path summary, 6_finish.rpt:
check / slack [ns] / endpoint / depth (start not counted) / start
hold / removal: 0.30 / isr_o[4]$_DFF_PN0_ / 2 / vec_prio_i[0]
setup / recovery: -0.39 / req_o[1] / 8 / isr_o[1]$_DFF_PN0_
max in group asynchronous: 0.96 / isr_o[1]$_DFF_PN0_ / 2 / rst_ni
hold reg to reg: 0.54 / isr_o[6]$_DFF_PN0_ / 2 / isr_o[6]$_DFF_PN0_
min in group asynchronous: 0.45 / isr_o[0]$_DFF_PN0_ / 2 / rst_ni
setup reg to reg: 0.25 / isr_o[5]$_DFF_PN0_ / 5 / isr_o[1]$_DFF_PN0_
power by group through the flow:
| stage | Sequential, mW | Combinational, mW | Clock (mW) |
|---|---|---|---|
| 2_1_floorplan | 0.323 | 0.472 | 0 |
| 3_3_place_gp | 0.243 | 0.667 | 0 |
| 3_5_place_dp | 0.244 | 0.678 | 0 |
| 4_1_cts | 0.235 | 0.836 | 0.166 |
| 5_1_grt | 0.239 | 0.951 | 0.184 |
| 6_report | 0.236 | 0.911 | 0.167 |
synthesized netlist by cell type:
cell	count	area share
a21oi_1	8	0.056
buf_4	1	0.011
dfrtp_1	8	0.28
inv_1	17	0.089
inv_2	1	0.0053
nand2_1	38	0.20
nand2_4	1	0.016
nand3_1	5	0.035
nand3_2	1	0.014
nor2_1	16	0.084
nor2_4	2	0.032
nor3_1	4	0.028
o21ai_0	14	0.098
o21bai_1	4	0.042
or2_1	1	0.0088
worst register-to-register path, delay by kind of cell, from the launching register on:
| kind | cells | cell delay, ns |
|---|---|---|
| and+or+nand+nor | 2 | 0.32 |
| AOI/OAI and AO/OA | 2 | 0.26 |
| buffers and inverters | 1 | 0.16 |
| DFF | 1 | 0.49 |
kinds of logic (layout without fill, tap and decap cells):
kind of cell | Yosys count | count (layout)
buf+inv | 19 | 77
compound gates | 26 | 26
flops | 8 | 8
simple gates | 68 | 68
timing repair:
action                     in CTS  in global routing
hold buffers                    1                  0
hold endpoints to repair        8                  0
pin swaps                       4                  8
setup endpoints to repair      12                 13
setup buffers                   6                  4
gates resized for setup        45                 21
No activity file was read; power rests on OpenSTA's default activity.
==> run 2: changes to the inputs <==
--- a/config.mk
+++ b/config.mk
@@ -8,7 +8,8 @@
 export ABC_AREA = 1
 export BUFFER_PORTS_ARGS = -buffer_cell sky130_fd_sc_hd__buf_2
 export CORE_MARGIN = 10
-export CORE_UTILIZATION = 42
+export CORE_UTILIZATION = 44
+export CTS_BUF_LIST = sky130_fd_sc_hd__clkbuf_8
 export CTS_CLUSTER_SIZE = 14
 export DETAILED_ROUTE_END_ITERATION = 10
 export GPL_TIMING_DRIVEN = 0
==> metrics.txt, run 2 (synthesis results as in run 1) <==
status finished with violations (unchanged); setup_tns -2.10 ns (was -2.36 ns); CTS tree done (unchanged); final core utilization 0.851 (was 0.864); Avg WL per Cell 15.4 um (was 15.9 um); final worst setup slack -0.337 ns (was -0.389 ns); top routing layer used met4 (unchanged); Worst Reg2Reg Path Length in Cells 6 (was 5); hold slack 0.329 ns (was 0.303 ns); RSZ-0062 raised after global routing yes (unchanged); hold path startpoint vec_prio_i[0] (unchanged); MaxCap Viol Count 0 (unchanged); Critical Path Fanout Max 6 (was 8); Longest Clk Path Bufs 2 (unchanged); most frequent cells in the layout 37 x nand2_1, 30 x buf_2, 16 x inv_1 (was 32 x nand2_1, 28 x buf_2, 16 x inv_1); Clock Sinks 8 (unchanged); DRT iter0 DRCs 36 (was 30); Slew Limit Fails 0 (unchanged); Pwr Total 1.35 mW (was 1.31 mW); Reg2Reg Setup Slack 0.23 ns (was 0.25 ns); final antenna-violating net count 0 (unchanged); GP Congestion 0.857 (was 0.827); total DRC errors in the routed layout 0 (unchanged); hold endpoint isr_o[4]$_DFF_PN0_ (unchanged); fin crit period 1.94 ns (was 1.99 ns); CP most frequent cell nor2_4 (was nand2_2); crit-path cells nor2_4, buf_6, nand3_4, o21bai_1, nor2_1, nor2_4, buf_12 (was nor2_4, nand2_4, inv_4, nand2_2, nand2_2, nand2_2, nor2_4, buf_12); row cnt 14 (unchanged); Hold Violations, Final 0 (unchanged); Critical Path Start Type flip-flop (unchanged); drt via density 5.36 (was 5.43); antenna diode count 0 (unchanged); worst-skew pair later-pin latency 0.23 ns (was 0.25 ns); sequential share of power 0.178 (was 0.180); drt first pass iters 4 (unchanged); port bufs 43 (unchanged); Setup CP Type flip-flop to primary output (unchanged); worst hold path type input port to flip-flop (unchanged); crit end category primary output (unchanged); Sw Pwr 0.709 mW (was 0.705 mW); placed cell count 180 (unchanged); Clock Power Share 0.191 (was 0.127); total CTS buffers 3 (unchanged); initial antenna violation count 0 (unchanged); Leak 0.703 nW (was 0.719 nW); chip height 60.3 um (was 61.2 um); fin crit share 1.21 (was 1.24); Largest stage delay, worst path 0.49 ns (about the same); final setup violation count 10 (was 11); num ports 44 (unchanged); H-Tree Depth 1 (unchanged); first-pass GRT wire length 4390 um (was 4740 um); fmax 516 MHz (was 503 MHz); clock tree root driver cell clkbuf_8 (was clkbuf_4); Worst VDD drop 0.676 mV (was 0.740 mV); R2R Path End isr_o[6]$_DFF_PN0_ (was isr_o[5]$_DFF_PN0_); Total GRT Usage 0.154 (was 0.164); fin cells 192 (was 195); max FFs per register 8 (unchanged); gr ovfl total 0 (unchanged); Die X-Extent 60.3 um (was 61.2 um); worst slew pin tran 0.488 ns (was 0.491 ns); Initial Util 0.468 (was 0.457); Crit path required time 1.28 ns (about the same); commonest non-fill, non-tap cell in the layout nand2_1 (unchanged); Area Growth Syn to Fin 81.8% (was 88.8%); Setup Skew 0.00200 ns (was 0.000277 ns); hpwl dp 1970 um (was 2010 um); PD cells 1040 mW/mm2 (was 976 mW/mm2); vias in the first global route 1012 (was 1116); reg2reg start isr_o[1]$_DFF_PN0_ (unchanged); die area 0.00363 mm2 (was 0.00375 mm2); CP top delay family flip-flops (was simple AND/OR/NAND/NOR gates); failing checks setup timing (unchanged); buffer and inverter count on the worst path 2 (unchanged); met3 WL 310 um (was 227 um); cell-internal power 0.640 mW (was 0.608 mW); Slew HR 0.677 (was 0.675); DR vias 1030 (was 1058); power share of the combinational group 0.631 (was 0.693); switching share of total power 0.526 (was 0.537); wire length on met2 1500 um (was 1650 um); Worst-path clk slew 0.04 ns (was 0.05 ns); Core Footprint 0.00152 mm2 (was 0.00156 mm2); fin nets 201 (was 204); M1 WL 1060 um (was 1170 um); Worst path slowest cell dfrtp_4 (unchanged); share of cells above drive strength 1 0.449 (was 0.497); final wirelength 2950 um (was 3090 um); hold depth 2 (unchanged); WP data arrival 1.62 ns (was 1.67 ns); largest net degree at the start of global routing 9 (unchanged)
==> src/rtl/ow_slot_engine.sv <==
// Master bit slot engine: one write-one, write-zero or read slot per
// accepted command, then a released recovery gap and a done pulse.
// Assumes: pull_low drives an external open-drain cell; line_in is async.
module ow_slot_engine #(
    parameter int CLK_HZ      = 125_000_000,
    parameter int SYNC_STAGES = 2
) (
    input  logic       clk,
    input  logic       rst_n,
    input  logic       cmd_valid,
    output logic       cmd_ready,
    input  logic [1:0] cmd_op,
    input  logic       cmd_od,
    input  logic       line_in,
    output logic       pull_low,
    output logic       done,
    output logic       done_bit
);
    import ow_slot_pkg::*;

    localparam int REG_SLOT_CYC = 65 * (CLK_HZ / 1_000_000);
    localparam int CNT_W        = $clog2(REG_SLOT_CYC + SYNC_STAGES + 2) + 1;

    slot_state_e      state_q;
    logic [CNT_W-1:0] cnt_q;
    logic [1:0]       op_q;
    logic             spd_q;
    logic             pull_q;
    logic             done_q;
    logic             rbit_q;
    logic             line_s;
    logic [CNT_W-1:0] low_len, smp_at, slot_len, rec_len;

    ow_line_sync #(.STAGES(SYNC_STAGES)) sync_i (
        .clk      (clk),
        .rst_n    (rst_n),
        .async_in (line_in),
        .sync_out (line_s)
    );

    ow_slot_timing #(.CLK_HZ(CLK_HZ), .SAMPLE_LAG(SYNC_STAGES), .CNT_W(CNT_W)) tim_i (
        .od       (spd_q),
        .op       (op_q),
        .low_len  (low_len),
        .smp_at   (smp_at),
        .slot_len (slot_len),
        .rec_len  (rec_len)
    );

    // Sequence idle, slot and recovery phases and time each with one counter.
    always_ff @(posedge clk) begin
        if (!rst_n) begin
            state_q <= ST_IDLE;
            cnt_q   <= '0;
            op_q    <= OP_WR0;
            spd_q   <= 1'b0;
            pull_q  <= 1'b0;
            done_q  <= 1'b0;
            rbit_q  <= 1'b0;
        end else begin
            done_q <= 1'b0;
            case (state_q)
                ST_IDLE: begin
                    if (cmd_valid) begin
                        state_q <= ST_SLOT;
                        cnt_q   <= '0;
                        op_q    <= cmd_op;
                        spd_q   <= cmd_od;
                        pull_q  <= 1'b1;
                        rbit_q  <= 1'b0;
                    end
                end
                ST_SLOT: begin
                    cnt_q  <= cnt_q + 1'b1;
                    pull_q <= (cnt_q + 1'b1) < low_len;
                    if (op_q[1] && cnt_q == smp_at) rbit_q <= line_s;
                    if (cnt_q == slot_len - 1'b1) begin
                        state_q <= ST_REC;
                        cnt_q   <= '0;
                        pull_q  <= 1'b0;
                    end
                end
                ST_REC: begin
                    cnt_q <= cnt_q + 1'b1;
                    if (cnt_q == rec_len - 1'b1) begin
                        state_q <= ST_IDLE;
                        cnt_q   <= '0;
                        done_q  <= 1'b1;
                    end
                end
                default: state_q <= ST_IDLE;
            endcase
        end
    end

    assign cmd_ready = (state_q == ST_IDLE);
    assign pull_low  = pull_q;
    assign done      = done_q;
    assign done_bit  = done_q & rbit_q;


    accept_pull_chk: assert property (@(posedge clk) disable iff (!rst_n)
        (cmd_valid && cmd_ready) |=> (pull_low && !cmd_ready));

    pull_in_slot_chk: assert property (@(posedge clk) disable iff (!rst_n)
        pull_low |-> !cmd_ready);

    rec_released_chk: assert property (@(posedge clk) disable iff (!rst_n)
        (state_q == ST_REC) |-> !pull_low);

    done_pulse_chk: assert property (@(posedge clk) disable iff (!rst_n)
        done |-> (cmd_ready && !$past(cmd_ready)));

    done_single_chk: assert property (@(posedge clk) disable iff (!rst_n)
        done |=> !done);

    write_bit_zero_chk: assert property (@(posedge clk) disable iff (!rst_n)
        (done && !op_q[1]) |-> !done_bit);

    speed_hold_chk: assert property (@(posedge clk) disable iff (!rst_n)
        (!cmd_ready ##1 !cmd_ready) |-> $stable(spd_q));
endmodule
File: src/rtl/rtc_pkg.sv
package rtc_pkg;

  localparam int FIELD_N = 8;
  localparam int IDX_W   = $clog2(FIELD_N);

  typedef struct packed {
    logic [7:0] sec;
    logic [7:0] min;
    logic       hflag;
    logic [5:0] hour;
    logic [7:0] day;
    logic [7:0] mon;
    logic [7:0] year;
    logic [2:0] wday;
    logic [7:0] cent;
  } rtc_time_t;

  function automatic logic [7:0] bcd_inc(input logic [7:0] v);
    logic [7:0] r;
    if (v[3:0] >= 4'd9) begin
      r[3:0] = 4'd0;
      r[7:4] = (v[7:4] >= 4'd9) ? 4'd0 : v[7:4] + 4'd1;
    end else begin
      r = {v[7:4], v[3:0] + 4'd1};
    end
    return r;
  endfunction

  function automatic int bcd_val(input logic [7:0] v);
    return int'(v[7:4]) * 10 + int'(v[3:0]);
  endfunction

  function automatic logic leap_year(input logic [7:0] yr, input logic [7:0] ce);
    int y;
    int c;
    y = bcd_val(yr);
    c = bcd_val(ce);
    if (y == 0) return (c % 4) == 0;
    return (y % 4) == 0;
  endfunction

  function automatic logic [7:0] month_last(input logic [7:0] mo, input logic [7:0] yr,
                                            input logic [7:0] ce);
    case (mo)
      8'h02:                      return leap_year(yr, ce) ? 8'h29 : 8'h28;
      8'h04, 8'h06, 8'h09, 8'h11: return 8'h30;
      default:                    return 8'h31;
    endcase
  endfunction

  function automatic logic [7:0] get_field(input rtc_time_t t, input logic [IDX_W-1:0] i);
    case (i)
      3'd0:    return t.sec;
      3'd1:    return t.min;
      3'd2:    return {t.hflag, 1'b0, t.hour};
      3'd3:    return t.day;
      3'd4:    return t.mon;
      3'd5:    return t.year;
      3'd6:    return {5'd0, t.wday};
      default: return t.cent;
    endcase
  endfunction

  function automatic rtc_time_t put_field(input rtc_time_t t, input logic [IDX_W-1:0] i,
                                          input logic [7:0] d);
    rtc_time_t r;
    r = t;
    case (i)
      3'd0: r.sec = d;
      3'd1: r.min = d;
      3'd2: begin
        r.hflag = d[7];
        r.hour  = d[5:0];
      end
      3'd3: r.day  = d;
      3'd4: r.mon  = d;
      3'd5: r.year = d;
      3'd6: r.wday = d[2:0];
      default: r.cent = d;
    endcase
    return r;
  endfunction

endpackage

File: src/rtl/rtc_prescaler.sv
module rtc_prescaler #(
  parameter int TICKS_PER_SEC = 32768,
  parameter int PPM_WINDOW    = 100000
) (
  input  logic       clk_i,
  input  logic       rst_ni,
  input  logic       tick_i,
  input  logic [2:0] trim_i,
  output logic       sec_adv_o
);
  localparam int PW = $clog2(TICKS_PER_SEC) + 2;
  localparam int WW = $clog2(PPM_WINDOW + 1);

  logic [PW-1:0] pre_q;
  logic [WW-1:0] win_q;
  logic [1:0]    debt_q;
  logic [1:0]    units;
  logic          win_end;
  logic [PW-1:0] step;
  logic [PW-1:0] sum;

  assign units   = {trim_i[0], trim_i[1]};
  assign win_end = tick_i && (win_q == WW'(PPM_WINDOW - 1));

  always_comb begin
    if (debt_q != 2'd0)                step = '0;
    else if (win_end && units != 2'd0) step = trim_i[2] ? '0 : PW'(units) + PW'(1);
    else                               step = PW'(1);
  end

  assign sum       = pre_q + step;
  assign sec_adv_o = tick_i && (sum >= PW'(TICKS_PER_SEC));

  always_ff @(posedge clk_i) begin
    if (!rst_ni) begin
      pre_q  <= '0;
      win_q  <= '0;
      debt_q <= '0;
    end else if (tick_i) begin
      win_q <= win_end ? '0 : win_q + WW'(1);
      pre_q <= sec_adv_o ? sum - PW'(TICKS_PER_SEC) : sum;
      if (debt_q != 2'd0)
        debt_q <= debt_q - 2'd1;
      else if (win_end && trim_i[2] && units != 2'd0)
        debt_q <= units - 2'd1;
    end
  end
endmodule
--- src/rtl/tmr_ctrl_reg.sv ---
module tmr_ctrl_reg
    import tmr_pkg::*;
#(
    parameter int CNT_W  = 16,
    parameter int ADDR_W = 4
) (
    input  logic              clk,
    input  logic              rst_n,
    input  logic              bus_sel,
    input  logic              bus_wr,
    input  logic [ADDR_W-1:0] bus_addr,
    input  logic [31:0]       bus_wdata,
    output logic [31:0]       bus_rdata,
    input  logic [CNT_W-1:0]  mod_val,
    output logic [CNT_W-1:0]  cnt_o,
    output logic              irq_o,
    output logic              dma_req_o
);
    logic        at_base, wr_hit, rd_hit, clr_req;
    logic        ovf_evt, flag, reovf, cnt_run;
    ctrl_t       ctrl;
    logic [31:0] reg_word;

    assign at_base = (bus_addr == '0);
    assign wr_hit  = bus_sel && bus_wr && at_base;
    assign rd_hit  = bus_sel && !bus_wr && at_base;
    assign clr_req = wr_hit && bus_wdata[B_FLAG];
    assign cnt_run = (ctrl.clk_mode != '0);

    tmr_ctrl_fields u_fields (
        .clk    (clk),
        .rst_n  (rst_n),
        .wr_en  (wr_hit),
        .wdata  (bus_wdata),
        .ctrl_o (ctrl)
    );

    tmr_counter #(.CNT_W(CNT_W)) u_cnt (
        .clk     (clk),
        .rst_n   (rst_n),
        .run     (cnt_run),
        .pscale  (ctrl.pscale),
        .mod_val (mod_val),
        .cnt_o   (cnt_o),
        .ovf_o   (ovf_evt)
    );

    tmr_ovf_flag u_flag (
        .clk     (clk),
        .rst_n   (rst_n),
        .ovf_i   (ovf_evt),
        .clr_i   (clr_req),
        .flag_o  (flag),
        .reovf_o (reovf)
    );

    always_comb begin
        reg_word                     = '0;
        reg_word[B_DMA]              = ctrl.dma_en;
        reg_word[B_FLAG]             = flag;
        reg_word[B_IE]               = ctrl.irq_en;
        reg_word[B_CM_LO +: CM_W]    = ctrl.clk_mode;
        reg_word[B_PS_LO +: PS_W]    = ctrl.pscale;
    end

    assign bus_rdata = rd_hit ? reg_word : '0;
    assign irq_o     = flag && ctrl.irq_en;
    assign dma_req_o = flag && ctrl.dma_en;
endmodule

--- config.mk ---
export PLATFORM = sky130hd
export DESIGN_NAME = tmr_ctrl_reg
export DESIGN_NICKNAME = d
export VERILOG_FILES = /design/src/rtl/tmr_pkg.sv /design/src/rtl/tmr_ctrl_fields.sv /design/src/rtl/tmr_counter.sv /design/src/rtl/tmr_ovf_flag.sv /design/src/rtl/tmr_ctrl_reg.sv
export SDC_FILE = /design/constraint.sdc
export NUM_CORES = 1
export LEC_CHECK = 0
export BUFFER_PORTS_ARGS = -buffer_cell sky130_fd_sc_hd__buf_4
export CAP_MARGIN = 10
export CORE_ASPECT_RATIO = 0.6
export CORE_UTILIZATION = 35
export CTS_CLUSTER_SIZE = 30
export DETAILED_ROUTE_END_ITERATION = 7
export GPL_TIMING_DRIVEN = 0
export SYNTH_ARGS = -nofsm -noshare
export SYNTH_HDL_FRONTEND = slang
export SYNTH_SLANG_ARGS = --single-unit
--- constraint.sdc ---
create_clock -name clk -period 2.42 [get_ports clk]
set_input_delay 0.484 -clock clk [delete_from_list [all_inputs] [get_ports clk]]
set_output_delay 0.484 -clock clk [all_outputs]
set_load 0.005 [all_outputs]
◆ ◆ ◆
Among the lines of the listing, count those holding the string "asynchronous" and reply with the count only.

Written solution
2